4.11 No Finder. Except as set forth on Schedule 4.11, none of Seller, Seller Parent nor any Person acting on their behalf has paid or become obligated to pay any fee or commission to any broker, finder or intermediary, for or on account of the transactions contemplated by this Agreement.
4.12 Insurance. Set forth on Schedule 4.12 is a list and brief description of each insurance policy to which Seller has been a party, a named insured or otherwise the beneficiary of coverage at any time in the past two years in connection with the Purchased Assets or the Medical Device Global Operations and of individual claims in excess of $50,000, and similar claims in excess, in the aggregate, of $200,000 during any twelve (12) month period, made by Seller within two years prior to the date hereof, under any insurance policies. Such insurance is adequate in kind and amount to cover known insurable risks of Seller and is, and will continue to be, in full force and effect for the benefit of Buyer and the Purchased Assets.
4.13 FDA and Regulatory Matters.
(a) With respect to the Medical Device Products, (i) (A) Seller has obtained all necessary and applicable approvals, clearances, authorizations, licenses and registrations required by the United Kingdom and French Governmental Bodies to permit the design, development, pre-clinical and clinical testing, manufacture, and labeling of Cervical Spine Products in the United Kingdom and the clinical testing of Cervical Spine Products in France where it currently conducts such activities (the “Activities to Date”) with respect to the Cervical Spine Product (collectively, the “Medical Device Product Licenses”); (B) Seller is in compliance with all terms and conditions of each Medical Device Product License and with all applicable laws pertaining to the Activities to Date with respect to each Medical Device Product which is not required to be the subject of a Medical Device Product License; (C) Seller is in compliance with all applicable laws regarding registration, license, and certification for each site at which a Medical Device Product is manufactured, labeled, or distributed; and (D) to the extent that any Medical Device Product has been sold outside of the United States, Seller has sold such Medical Device Product in compliance in all material respects with applicable law; (ii) all manufacturing operations performed by or on behalf of Seller have been and are being conducted in all material respects in compliance with ISO 9001 and ISO 13485 and regulations in the European Union; (iii) all non-clinical laboratory studies of Medical Device Products under development, sponsored by Seller and intended to be used to support regulatory clearance or approval, have been and are being conducted in compliance with the regulations in the European Union; and (iv) Seller is in compliance with all applicable reporting requirements for all Medical Device Product Licenses or plant registrations described in clause (i) above, including, but not limited to, applicable adverse event reporting requirements outside the United States under applicable law.
(b) To Seller’s Knowledge, Seller is in compliance with all United Kingdom national and local laws applicable to the maintenance, compilation and filing of reports, including medical device reports, with regard to the Medical Device Products.
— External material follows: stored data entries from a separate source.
## src/rtl/ms_enc_sched.sv

```systemverilog
`default_nettype none
// ============================================================================
// Module   : ms_enc_sched
// Purpose  : Job sequencer for the range-encoder datapath. On a start pulse it
//            walks i_size symbols out of the symbol BRAM, hands each to the
//            encoder over a valid/ready handshake, issues a single flush
//            request, and writes every byte the encoder emits into the output
//            BRAM. The job ends with a one-cycle o_done and a byte count.
//
// Ports    : i_clk / i_rst       clock, asynchronous active-high reset
//            i_start / i_size    job start pulse (IDLE only) and symbol count
//            o_busy / o_done     job in progress / end-of-job pulse
//            o_byte_cnt          bytes written in the current or last job
//            o_overflow          sticky: a byte arrived with output BRAM full
//            o_sym_re/addr,
//            i_sym_data          symbol BRAM read port (1-cycle latency)
//            o_enc_valid/data,
//            i_enc_ready         symbol handshake towards the encoder
//            o_enc_flush         one-cycle flush request
//            i_byte_vld/i_byte   byte emitted by the encoder
//            i_enc_finish        encoder flush complete
//            o_out_we/addr/data  output BRAM write port (registered)
//            o_err               sticky watchdog error
//
// Options  : `define MS_SCHED_WDT_EN adds an inactivity watchdog on the
//            ISSUE/DRAIN waits (limit WDT_CYCLES) and an ERR exit state.
//            Without it o_err is tied low and those waits are unbounded.
//
// Revision : 1.0 - initial release
// ============================================================================
module ms_enc_sched #(
  parameter int SYM_AW     = 16,
  parameter int OUT_AW     = 16,
  parameter int WDT_CYCLES = 1024
) (
  input  logic              i_clk,
  input  logic              i_rst,
  input  logic              i_start,
  input  logic [31:0]       i_size,
  output logic              o_busy,
  output logic              o_done,
  output logic [OUT_AW:0]   o_byte_cnt,
  output logic              o_overflow,
  output logic              o_sym_re,
  output logic [SYM_AW-1:0] o_sym_addr,
  input  logic [7:0]        i_sym_data,
  output logic              o_enc_valid,
  output logic [7:0]        o_enc_data,
  input  logic              i_enc_ready,
  output logic              o_enc_flush,
  input  logic              i_byte_vld,
  input  logic [7:0]        i_byte,
  input  logic              i_enc_finish,
  output logic              o_out_we,
  output logic [OUT_AW-1:0] o_out_addr,
  output logic [7:0]        o_out_data,
  output logic              o_err
);

  // Largest job size / output capacity, both one bit wider than the address.
  localparam logic [SYM_AW:0] c_sym_max = {1'b1, {SYM_AW{1'b0}}};
  localparam logic [31:0]     c_size_lim = 32'(c_sym_max);
  localparam logic [SYM_AW:0] c_idx_one  = {{SYM_AW{1'b0}}, 1'b1};
  localparam logic [OUT_AW:0] c_out_full = {1'b1, {OUT_AW{1'b0}}};
  localparam logic [OUT_AW:0] c_cnt_one  = {{OUT_AW{1'b0}}, 1'b1};

  typedef enum logic [2:0] {
    S_IDLE    = 3'd0,
    S_FETCH   = 3'd1,
    S_WAIT_RD = 3'd2,
    S_ISSUE   = 3'd3,
    S_FLUSH   = 3'd4,
    S_DRAIN   = 3'd5,
`ifdef MS_SCHED_WDT_EN
    S_DONE    = 3'd6,
    S_ERR     = 3'd7
`else
    S_DONE    = 3'd6
`endif
  } state_t;

  state_t            r_state;
  state_t            w_next_state;

  logic [SYM_AW:0]   r_size;
  logic [SYM_AW:0]   r_idx;
  logic [SYM_AW:0]   w_idx_inc;
  logic [SYM_AW:0]   w_size_clamped;
  logic [7:0]        r_enc_data;

  logic [OUT_AW:0]   r_byte_cnt;
  logic              r_overflow;
  logic              r_out_we;
  logic [OUT_AW-1:0] r_out_addr;
  logic [7:0]        r_out_data;

  logic              w_start_acc;
  logic              w_handshake;
  logic              w_capture_en;
  logic              w_in_err;

  // Oversized requests are clamped so the index can never wrap past the
  // end of the symbol BRAM.
  assign w_size_clamped = (i_size > c_size_lim) ? c_sym_max : i_size[SYM_AW:0];
  assign w_start_acc    = (r_state == S_IDLE) && i_start;
  assign w_handshake    = o_enc_valid && i_enc_ready;
  assign w_idx_inc      = r_idx + c_idx_one;

  // --------------------------------------------------------------------------
  // Optional inactivity watchdog
  // --------------------------------------------------------------------------
`ifdef MS_SCHED_WDT_EN
  localparam int               c_wdt_w    = $clog2(WDT_CYCLES + 1);
  localparam logic [c_wdt_w-1:0] c_wdt_last = c_wdt_w'(WDT_CYCLES - 1);
  localparam logic [c_wdt_w-1:0] c_wdt_one  = c_wdt_w'(1);

  logic [c_wdt_w-1:0] r_wdt;
  logic               r_err;
  logic               w_wdt_activity;
  logic               w_wdt_armed;
  logic               w_wdt_expired;

  assign w_wdt_activity = w_handshake || i_byte_vld || i_enc_finish;
  assign w_wdt_armed    = (r_state == S_ISSUE) || (r_state == S_DRAIN);
  // Fires on the last idle cycle of the window so ERR is entered exactly
  // WDT_CYCLES cycles after the wait began or after the last activity.
  assign w_wdt_expired  = w_wdt_armed && !w_wdt_activity && (r_wdt == c_wdt_last);
  assign w_in_err       = (r_state == S_ERR);
  assign o_err          = r_err;

  always_ff @(posedge i_clk or posedge i_rst) begin
    if (i_rst) begin
      r_wdt <= '0;
    end else if (!w_wdt_armed || w_wdt_activity) begin
      r_wdt <= '0;
    end else begin
      r_wdt <= r_wdt + c_wdt_one;
    end
  end

  always_ff @(posedge i_clk or posedge i_rst) begin
    if (i_rst) begin
      r_err <= 1'b0;
    end else if (w_start_acc) begin
      r_err <= 1'b0;
    end else if (w_next_state == S_ERR) begin
      r_err <= 1'b1;
    end
  end
`else
  logic w_unused_wdt;
  assign w_unused_wdt = (WDT_CYCLES != 0);
  assign w_in_err     = 1'b0;
  assign o_err        = 1'b0;
`endif

  // --------------------------------------------------------------------------
  // Control FSM
  // --------------------------------------------------------------------------
  always_ff @(posedge i_clk or posedge i_rst) begin
    if (i_rst) begin
      r_state <= S_IDLE;
    end else begin
      r_state <= w_next_state;
    end
  end

  always_comb begin
    w_next_state = r_state;
    case (r_state)
      S_IDLE: begin
        if (i_start) begin
          w_next_state = (w_size_clamped == '0) ? S_FLUSH : S_FETCH;
        end
      end
      S_FETCH:   w_next_state = S_WAIT_RD;
      S_WAIT_RD: w_next_state = S_ISSUE;
      S_ISSUE: begin
        if (w_handshake) begin
          w_next_state = (w_idx_inc == r_size) ? S_FLUSH : S_FETCH;
        end
`ifdef MS_SCHED_WDT_EN
        else if (w_wdt_expired) begin
          w_next_state = S_ERR;
        end
`endif
      end
      S_FLUSH: w_next_state = S_DRAIN;
      S_DRAIN: begin
        if (i_enc_finish) begin
          w_next_state = S_DONE;
        end
`ifdef MS_SCHED_WDT_EN
        else if (w_wdt_expired) begin
          w_next_state = S_ERR;
        end
`endif
      end
      S_DONE: w_next_state = S_IDLE;
`ifdef MS_SCHED_WDT_EN
      S_ERR:  w_next_state = S_IDLE;
`endif
      default: w_next_state = S_IDLE;
    endcase
  end

  // --------------------------------------------------------------------------
  // Symbol path: index, captured size and the holding register that keeps
  // o_enc_data stable for the whole ISSUE wait.
  // --------------------------------------------------------------------------
  always_ff @(posedge i_clk or posedge i_rst) begin
    if (i_rst) begin
      r_size     <= '0;
      r_idx      <= '0;
      r_enc_data <= '0;
    end else begin
      if (w_start_acc) begin
        r_size <= w_size_clamped;
        r_idx  <= '0;
      end else if ((r_state == S_ISSUE) && w_handshake) begin
        r_idx <= w_idx_inc;
      end
      // The BRAM returns data the cycle after the FETCH read enable.
      if (r_state == S_WAIT_RD) begin
        r_enc_data <= i_sym_data;
      end
    end
  end

  // --------------------------------------------------------------------------
  // Byte capture: bytes are accepted in every state of an active job; once
  // the output BRAM is full they are dropped and the overflow flag sticks.
  // --------------------------------------------------------------------------
  assign w_capture_en = (r_state != S_IDLE) && !w_in_err;

  always_ff @(posedge i_clk or posedge i_rst) begin
    if (i_rst) begin
      r_byte_cnt <= '0;
      r_overflow <= 1'b0;
      r_out_we   <= 1'b0;
      r_out_addr <= '0;
      r_out_data <= '0;
    end else begin
      r_out_we <= 1'b0;
      if (w_start_acc) begin
        r_byte_cnt <= '0;
        r_overflow <= 1'b0;
      end else if (w_capture_en && i_byte_vld) begin
        if (r_byte_cnt == c_out_full) begin
          r_overflow <= 1'b1;
        end else begin
          r_out_we   <= 1'b1;
          r_out_addr <= r_byte_cnt[OUT_AW-1:0];
          r_out_data <= i_byte;
          r_byte_cnt <= r_byte_cnt + c_cnt_one;
        end
      end
    end
  end

  // --------------------------------------------------------------------------
  // Outputs
  // --------------------------------------------------------------------------
  assign o_busy      = (r_state != S_IDLE) && !w_in_err;
  assign o_done      = (r_state == S_DONE) || w_in_err;
  assign o_sym_re    = (r_state == S_FETCH);
  assign o_sym_addr  = r_idx[SYM_AW-1:0];
  assign o_enc_valid = (r_state == S_ISSUE);
  assign o_enc_data  = r_enc_data;
  assign o_enc_flush = (r_state == S_FLUSH);
  assign o_byte_cnt  = r_byte_cnt;
  assign o_overflow  = r_overflow;
  assign o_out_we    = r_out_we;
  assign o_out_addr  = r_out_addr;
  assign o_out_data  = r_out_data;

endmodule
`default_nettype wire

```

## config.mk

```make
export PLATFORM = sky130hd
export DESIGN_NAME = ms_enc_sched
export DESIGN_NICKNAME = d
export VERILOG_FILES = /design/src/rtl/ms_enc_sched.sv
export SDC_FILE = /design/constraint.sdc
export NUM_CORES = 1
export LEC_CHECK = 0
export ABC_AREA = 1
export BUFFER_PORTS_ARGS = -buffer_cell sky130_fd_sc_hd__buf_2
export CAP_MARGIN = 10
export CORE_UTILIZATION = 55
export CTS_BUF_LIST = sky130_fd_sc_hd__clkbuf_8
export DETAILED_ROUTE_END_ITERATION = 8
export GPL_TIMING_DRIVEN = 1
export HOLD_SLACK_MARGIN = 0.02
export MAX_ROUTING_LAYER = met4
export PLACE_DENSITY = 0.82
export RECOVER_POWER = 50
export SLEW_MARGIN = 20
export SYNTH_ARGS = -nofsm -noshare
export SYNTH_HDL_FRONTEND = slang
export SYNTH_SLANG_ARGS = --single-unit
export TNS_END_PERCENT = 30
```

## constraint.sdc

```tcl
create_clock -name i_clk -period 3.5 [get_ports i_clk]
set_input_delay 0.35 -clock i_clk [delete_from_list [all_inputs] [get_ports i_clk]]
set_output_delay 0.35 -clock i_clk [all_outputs]
set_load 0.005 [all_outputs]
```

==> out/summary.txt, run 1 <==
Synthesized flop and latch total: 88
Async SR Flop Fraction: 1.00
Worst Reg2Reg Path Length in Cells: 12
Post-cts sizing count: 0
Worst-margin pin slew: 2.37 ns
Setup TNS: 0 ns
Post-CTS setup buffers: 0
CORE AREA: 8720 sq um
Antenna violations before repair: 1
Min cycle time layout: 2.40 ns
Maximum number of pins on one net before global-route repair: 65
Die Span Y: 97.1 microns
Fmax: 416 MHz
Critical Path Source Type: primary input
Top-count cell post-synth: nand2_1
Effective utilization at floorplan: 0.570
RSZ-0062 raised after global routing: no
Layout cell share with drive strength beyond 1: 0.230
Post-synthesis mux area share: 0.0181
Post-synth EDFFs: 0
Die area: 9430 sq um
Max VDD drop: 394 uV
Final setup violation count: 0
Yosys cell types: 35
Rows: 34
Maxcap violations: 1
GPL Wtd Cong: 0.896
Synth warn: 0
GRT Residual Overflow: 0
Final period util: 0.687
CP endpoint kind: async pin
Slew Limit Fails: 65
First-pass GRT wire length: 21300 microns
Vias in the first global route: 4587
Post-synth top cells: nand2_1 (172), dfrtp_1 (88), inv_1 (77)
Die Wd: 97.1 microns
Critical path, cell by cell: buf_2 > inv_1 > clkbuf_1
Root Buffer: clkbuf_8
Routed len/inst: 14.6 microns
GRT Util Overall: 0.288
Fraction of the mapped netlist area in compound gates: 0.0873
Min-Delay Path Class: primary input to register
Final Hold Violating Endpoints: 0
Seq/Total Area, Yosys: 0.443
Adder-Cell Fraction of Synth Area: 0.00755
Largest family of logic cells by synthesized area: simple AND/OR/NAND/NOR gates
Xor-xnor portion of the synthesized cell area: 0.0224
Crit path DAT: 2.81 ns
CP max stage delay: 1.65 ns
Mean Syn Cell Area: 7.68 sq um
WL final: 12800 microns
P_leak: 2.95 nW
Ys flop type: dfrtp_1
Post-synth top area share: 0.443
CTS tree: done
Critical path peak fanout: 64
Post-Route Skew: 0.00724 ns
CP Data Required Time: 3.91 ns
Cell Area, Synth: 4970 sq um
I/O pin count: 127
Port buffer count: 125
Clock latency on the worst-skew pair: 0.36 ns
# hold bufs at CTS: 0
Synth top area cells: dfrtp_1 (44%), nand2_1 (13%), nand3_1 (6.3%), inv_1 (5.8%), o21ai_0 (4.4%)
Initial drt markers: 303
DR vias/cell: 5.46
Synth Instances: 648
CTS Buffer Depth: 2
CP max stage cell: inv_1
Routed vias: 4765
Synthesized-area fraction occupied by and/or/nand/nor cells: 0.321
Dpl hpwl: 9660 microns
Drt pass-1 iters: 5
# H-tree levels: 3
Setup CP Type: primary input to async pin
Post-layout util: 0.666
Nets: 816
Power per Cell Area: 660 nW/um^2
Rel. slew slack: -0.584
Largest area contributor in the netlist: dfrtp_1
Clock Sinks: 88
Hold path cells: 3
Worst-path clk slew: 0.09 ns
Violations in the final reports: capacitance limit, slew limit
Synthesized net count: 705
Antenna Nets Post-Route: 0
DRC: 0
Total CTS buffers: 9
Area growth from synthesis to layout: 16.8%
Status: finished with violations
-- layout make-up --
| cell class | instances | area (sq um) |
|---|---|---|
| flip-flops and latches | 88 | 2200 |
| diodes | 1 | 2.50 |
| inverters | 82 | 309 |
| repair buffers | 129 | 633 |
| clock inverters | 6 | 115 |
| well taps | 108 | 135 |
| clock buffers | 10 | 138 |
| fillers | 736 | 2910 |
| multi-input cells | 449 | 2270 |
-- worst max-delay path: cells and delay by family --
kind / cells / cell delay (ns)
buf+inv: 3 / 2.41
-- worst paths after layout --
check	startpoint	endpoint	slack [ns]
max	i_rst	r_idx[9]	1.10
max reg2reg	o_byte_cnt[0]	o_byte_cnt[11]	1.13
min	i_byte[5]	o_out_data[5]	0.18
min reg2reg	o_out_addr[14]	o_out_addr[14]	0.49
min in group asynchronous	i_rst	o_byte_cnt[0]	0.80
max in group i_clk	o_byte_cnt[0]	o_byte_cnt[11]	1.13
-- cell families (layout without fill, tap and decap cells) --
family	Yosys count	count (layout)
buf+inv	111	227
flops	88	88
xor+xnor	8	8
other cells	1	2
compound gates	79	79
mux	8	8
fa+ha+maj	3	3
simple gates	350	350
-- metrics by stage --
stage / hold slack [ns] / worst slack [ns] / std cells / cell area, sq um / total power, mW
floorplan: 0.460 / 0.871 / 648 / 4970 / 2.51
global placement: 0.464 / 1.30 / 856 / 5580 / 2.89
detailed placement: 0.465 / 1.22 / 856 / 5580 / 2.95
CTS: 0.174 / 1.16 / 872 / 5830 / 3.85
global route: 0.193 / 0.572 / 873 / 5810 / 4.10
finish: 0.183 / 1.10 / 873 / 5810 / 3.84
-- registers in the layout, summed over array words and instances, names as in the netlist --
signal      cells
o_out_addr     16
r_size         17
r_idx          17
o_enc_data      8
r_state         3
o_overflow      1
o_out_we        1
o_out_data      8
o_byte_cnt     17
-- placed cells by master (no fill, tap or decap), types with 3 or more instances in the layout --
cell	instances
bufinv_16	3
xor2_1	5
nor2_2	6
nor3_2	3
nor2_4	8
nor3_1	10
inv_2	4
nor4_1	5
nand2_1	172
nand3_1	63
dfrtp_1	88
nor2_1	56
clkbuf_1	12
nand3_2	3
o21ai_0	44
inv_1	77
nand4_1	9
xnor3_1	3
nand2_2	10
ha_1	3
buf_2	113
mux2_2	8
a21oi_1	9
clkbuf_8	10
o22ai_1	20
-- where the power goes --
group / switching (mW) / internal [mW]
clock network: 0.390 / 0.498
registers: 0.246 / 1.28
logic: 0.858 / 0.566
-- layer usage --
layer / global-route usage / wire length [microns] / vias to the layer above
met1: 0.344 / 5110 / 2228
met4: 0.106 / 301 / 0
met5: - / 0 / -
met2: 0.491 / 6470 / 193
met3: 0.0504 / 879 / 32
li1: - / - / 2312
Note: power is estimated with default switching activity, not from simulation.
==> run 2: changes to the inputs <==
==> constraint.sdc (replaced) <==
create_clock -name i_clk -period 2.3 [get_ports i_clk]
set_input_delay 0.23 -clock i_clk [delete_from_list [all_inputs] [get_ports i_clk]]
set_output_delay 0.23 -clock i_clk [all_outputs]
set_load 0.005 [all_outputs]
==> out/summary.txt, run 2 (synthesis results as in run 1) <==
Die Wd: 97.1 microns (unchanged)
Effective utilization at floorplan: 0.570 (unchanged)
Post-cts sizing count: 0 (unchanged)
Dpl hpwl: 9550 microns (was 9660 microns)
Initial drt markers: 309 (was 303)
First-pass GRT wire length: 21300 microns (about the same)
Die Span Y: 97.1 microns (unchanged)
P_leak: 2.98 nW (was 2.95 nW)
Status: finished, final reports clean (was finished with violations)
Setup TNS: 0 ns (unchanged)
# H-tree levels: 3 (unchanged)
Final setup violation count: 0 (unchanged)
I/O pin count: 127 (unchanged)
Critical path peak fanout: 7 (was 64)
Nets: 821 (was 816)
Worst-margin pin slew: 1.16 ns (was 2.37 ns)
Vias in the first global route: 4645 (was 4587)
CTS Buffer Depth: 2 (unchanged)
Final period util: 0.899
Total power: 5.95 mW (was 3.84 mW)
GRT Util Overall: 0.288 (about the same)
Layout cell share with drive strength beyond 1: 0.238 (was 0.230)
Antenna Nets Post-Route: 0 (unchanged)
Slew Limit Fails: 0 (was 65)
WL final: 12800 microns (about the same)
CP Data Required Time: 2.60 ns (was 3.91 ns)
RSZ-0062 raised after global routing: no (unchanged)
CORE AREA: 8720 sq um (unchanged)
Maxcap violations: 0 (was 1)
Port buffer count: 125 (unchanged)
Post-CTS setup buffers: 0 (unchanged)
R2R Path Start: r_idx[0] (was o_byte_cnt[0])
CP max stage cell: dfrtp_1 (was inv_1)
Total CTS buffers: 9 (unchanged)
CP endpoint kind: register (was async pin)
GRT Residual Overflow: 0 (unchanged)
Power per Cell Area: 1010 nW/um^2 (was 660 nW/um^2)
Root Buffer: clkbuf_8 (unchanged)
Routed len/inst: 14.6 microns (about the same)
Comb power frac: 0.373 (was 0.371)
Critical path, cell by cell: ha_1 > nand3_1 > nor2_4 > nand3_1 > nand2_2 > nand2_2 > nand2_1 > nand2_1 > nor2_1 > nand2_1 > nor2_1 > nand3_1 > nand2_1 > nand2_1 > nand2_1 (was buf_2 > inv_1 > clkbuf_1)
Antenna violations before repair: 1 (unchanged)
Min-Delay Path Class: primary input to register (unchanged)
Clock latency on the worst-skew pair: 0.37 ns (was 0.36 ns)
Maximum number of pins on one net before global-route repair: 46 (was 65)
DR vias/cell: 5.40 (was 5.46)
Clk pwr share: 0.241 (was 0.232)
Worst Setup SP: r_idx[0] (was i_rst)
CTS tree: done (unchanged)
Internal Power: 3.70 mW (was 2.34 mW)
Fmax: 483 MHz
Post-Route Skew: 0.00977 ns (was 0.00724 ns)
Fillers: 727 (was 736)
Drt pass-1 iters: 6 (was 5)
Rel. slew slack: 0.228 (was -0.584)
Psw: 2.25 mW (was 1.49 mW)
Rows: 34 (unchanged)
Crit path DAT: 2.37 ns (was 2.81 ns)
Die area: 9430 sq um (unchanged)
Part of the power in registers: 0.386 (was 0.397)
Commonest non-fill, non-tap cell in the layout: nand2_1 (unchanged)
Min cycle time layout: 2.07 ns
Setup CP Type: register to register (was primary input to async pin)
Sw Share: 0.378 (was 0.390)
CP max stage delay: 0.45 ns (was 1.65 ns)
DRC: 0 (unchanged)
CP dominant cell by count: nand2_1
Final Hold Violating Endpoints: 0 (unchanged)
Max VDD drop: 722 uV (was 394 uV)
Clock Sinks: 88 (unchanged)
# hold bufs at CTS: 0 (unchanged)
Most frequent cells in the layout: nand2_1 (171), buf_2 (112), dfrtp_1 (88) (was nand2_1 (172), buf_2 (113), dfrtp_1 (88))
Worst-path clk slew: 0.09 ns (about the same)
Area growth from synthesis to layout: 17.9% (was 16.8%)
GPL Wtd Cong: 0.904 (was 0.896)
Critical Path Source Type: register (was primary input)
HP Start: i_byte[2] (was i_byte[5])
Routed vias: 4733 (was 4765)
run 2: area by class of cell:
type                            count  area [sq um]  area share
Antenna cell                        1          2.50    0.000427
Clock buffer                       10           138      0.0235
Clock inverter                      5           129      0.0220
Inverter                           82           310      0.0529
Multi-Input combinational cell    449          2280       0.388
Sequential cell                    88          2200       0.375
Tap cell                          108           135      0.0230
Timing Repair Buffer              134           672       0.115
run 2: worst paths after layout:
path                                  endpoint  depth (start not counted)  slack, ns
worst min-delay path             o_out_data[2]                          3       0.06
min in group asynchronous       o_byte_cnt[11]                          3       0.23
worst min register to register   o_out_data[4]                          2       0.48
worst max-delay path                r_state[2]                         15       0.23
max in group asynchronous           r_state[0]                          3       1.32
worst max register to register      r_state[2]                         15       0.23
run 2: layer usage:
metal / vias to the layer above / part of all wire / global-route usage
met1: 2217 / 0.41 / 0.339
met5: - / 0 / -
li1: 2313 / - / -
met2: 171 / 0.50 / 0.488
met4: 0 / 0.029 / 0.123
met3: 32 / 0.060 / 0.0511
run 2: critical path, delay by kind of cell (launching register included):
kind                       cells  cell delay [ns]
adders and majority gates      1             0.22
DFF                            1             0.45
and+or+nand+nor               14             1.35
run 2: per-stage QoR:
step	worst slack (ns)	cell area, sq um	hold WS [ns]	instances	util
6_report	0.231	5870	0.0579	877	0.673
5_1_grt	0.0468	5870	0.0642	877	0.673
4_1_cts	0.242	5880	0.0522	876	0.675
3_5_place_dp	0.286	5620	0.440	861	0.644
3_3_place_gp	0.344	5620	0.423	861	0.644
2_1_floorplan	0.526	4980	0.340	648	-
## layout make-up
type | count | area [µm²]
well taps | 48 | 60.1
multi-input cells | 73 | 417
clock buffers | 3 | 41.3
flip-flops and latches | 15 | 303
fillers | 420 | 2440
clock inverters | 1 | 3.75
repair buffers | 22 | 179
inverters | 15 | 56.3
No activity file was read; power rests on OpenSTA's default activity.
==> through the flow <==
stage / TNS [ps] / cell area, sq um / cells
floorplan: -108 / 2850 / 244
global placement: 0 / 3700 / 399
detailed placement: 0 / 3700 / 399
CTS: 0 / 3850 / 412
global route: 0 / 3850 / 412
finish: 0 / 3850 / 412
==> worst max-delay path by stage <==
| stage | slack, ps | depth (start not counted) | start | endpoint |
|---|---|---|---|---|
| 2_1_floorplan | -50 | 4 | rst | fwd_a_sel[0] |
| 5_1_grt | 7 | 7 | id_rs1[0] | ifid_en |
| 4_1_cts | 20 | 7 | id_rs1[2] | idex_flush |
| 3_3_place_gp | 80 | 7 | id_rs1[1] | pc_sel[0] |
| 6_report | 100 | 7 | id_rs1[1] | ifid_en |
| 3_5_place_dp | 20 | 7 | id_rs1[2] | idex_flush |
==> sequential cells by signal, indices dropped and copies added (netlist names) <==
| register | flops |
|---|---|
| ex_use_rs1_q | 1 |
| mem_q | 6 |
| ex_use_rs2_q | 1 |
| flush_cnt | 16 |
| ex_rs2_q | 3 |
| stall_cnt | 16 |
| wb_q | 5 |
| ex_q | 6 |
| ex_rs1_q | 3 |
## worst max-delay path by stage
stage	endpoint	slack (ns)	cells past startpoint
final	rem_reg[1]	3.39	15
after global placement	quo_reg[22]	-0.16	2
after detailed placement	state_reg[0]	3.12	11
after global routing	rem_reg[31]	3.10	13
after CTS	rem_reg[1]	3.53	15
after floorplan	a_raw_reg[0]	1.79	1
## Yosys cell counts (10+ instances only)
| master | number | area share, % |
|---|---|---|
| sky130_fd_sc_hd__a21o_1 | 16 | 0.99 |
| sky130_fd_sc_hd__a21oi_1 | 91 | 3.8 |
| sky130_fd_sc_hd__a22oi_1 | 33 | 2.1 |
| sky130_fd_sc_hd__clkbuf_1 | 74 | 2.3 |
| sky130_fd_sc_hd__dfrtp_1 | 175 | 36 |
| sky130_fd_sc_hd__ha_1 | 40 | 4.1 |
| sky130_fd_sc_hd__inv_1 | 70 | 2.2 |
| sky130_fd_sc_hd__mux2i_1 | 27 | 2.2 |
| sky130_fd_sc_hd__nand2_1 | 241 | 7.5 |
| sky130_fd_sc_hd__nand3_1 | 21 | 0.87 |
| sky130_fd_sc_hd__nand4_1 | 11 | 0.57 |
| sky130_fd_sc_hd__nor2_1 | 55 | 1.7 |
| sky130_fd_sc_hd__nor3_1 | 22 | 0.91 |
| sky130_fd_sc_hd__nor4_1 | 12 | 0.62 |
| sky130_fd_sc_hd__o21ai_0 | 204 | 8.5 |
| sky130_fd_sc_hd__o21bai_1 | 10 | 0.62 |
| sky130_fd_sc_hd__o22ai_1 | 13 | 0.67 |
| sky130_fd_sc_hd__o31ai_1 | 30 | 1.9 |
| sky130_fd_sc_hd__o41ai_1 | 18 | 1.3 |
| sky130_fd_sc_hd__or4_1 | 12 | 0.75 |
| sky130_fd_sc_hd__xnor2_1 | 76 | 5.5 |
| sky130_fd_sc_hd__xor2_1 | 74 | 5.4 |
There have been
23
no adverse event reports or complaints related to the Medical Device Products through the date hereof.
(c) Seller has not received any written notice or other written communication from the FDA or any other Governmental Body (i) contesting the pre-market clearance or approval of, the uses of or the labeling and promotion of any of the Medical Device Products, or (ii) otherwise alleging any violation of any laws by Seller.
(d) There have been no recalls, field notifications or seizures ordered or adverse regulatory actions taken or threatened by the FDA or any other Governmental Body with respect to any of the Medical Device Products, including any facilities where any such Medical Device Products are produced, processed, packaged or stored and Seller has not, within the last three (3) years, either voluntarily or at the request of any Governmental Body, initiated or participated in a recall of any Medical Device Product or provided post-sale warnings regarding any Medical Device Product.
(e) Seller has conducted all of its clinical trials with reasonable care and, to Seller’s Knowledge, such trials have been conducted in accordance with all applicable laws and the stated protocols for such clinical trials.
(f) To Seller’s Knowledge, all filings with and submissions to any Governmental Body in the United Kingdom and France made by Seller with regard to the Medical Device Products, whether oral, written or electronically delivered, were true, accurate and complete as of the date made, and, to the extent required to be updated, as so updated remain true, accurate and complete as of the date hereof, and do not materially misstate any of the statements or information included therein, or omit to state a material fact necessary to make the statements therein not misleading.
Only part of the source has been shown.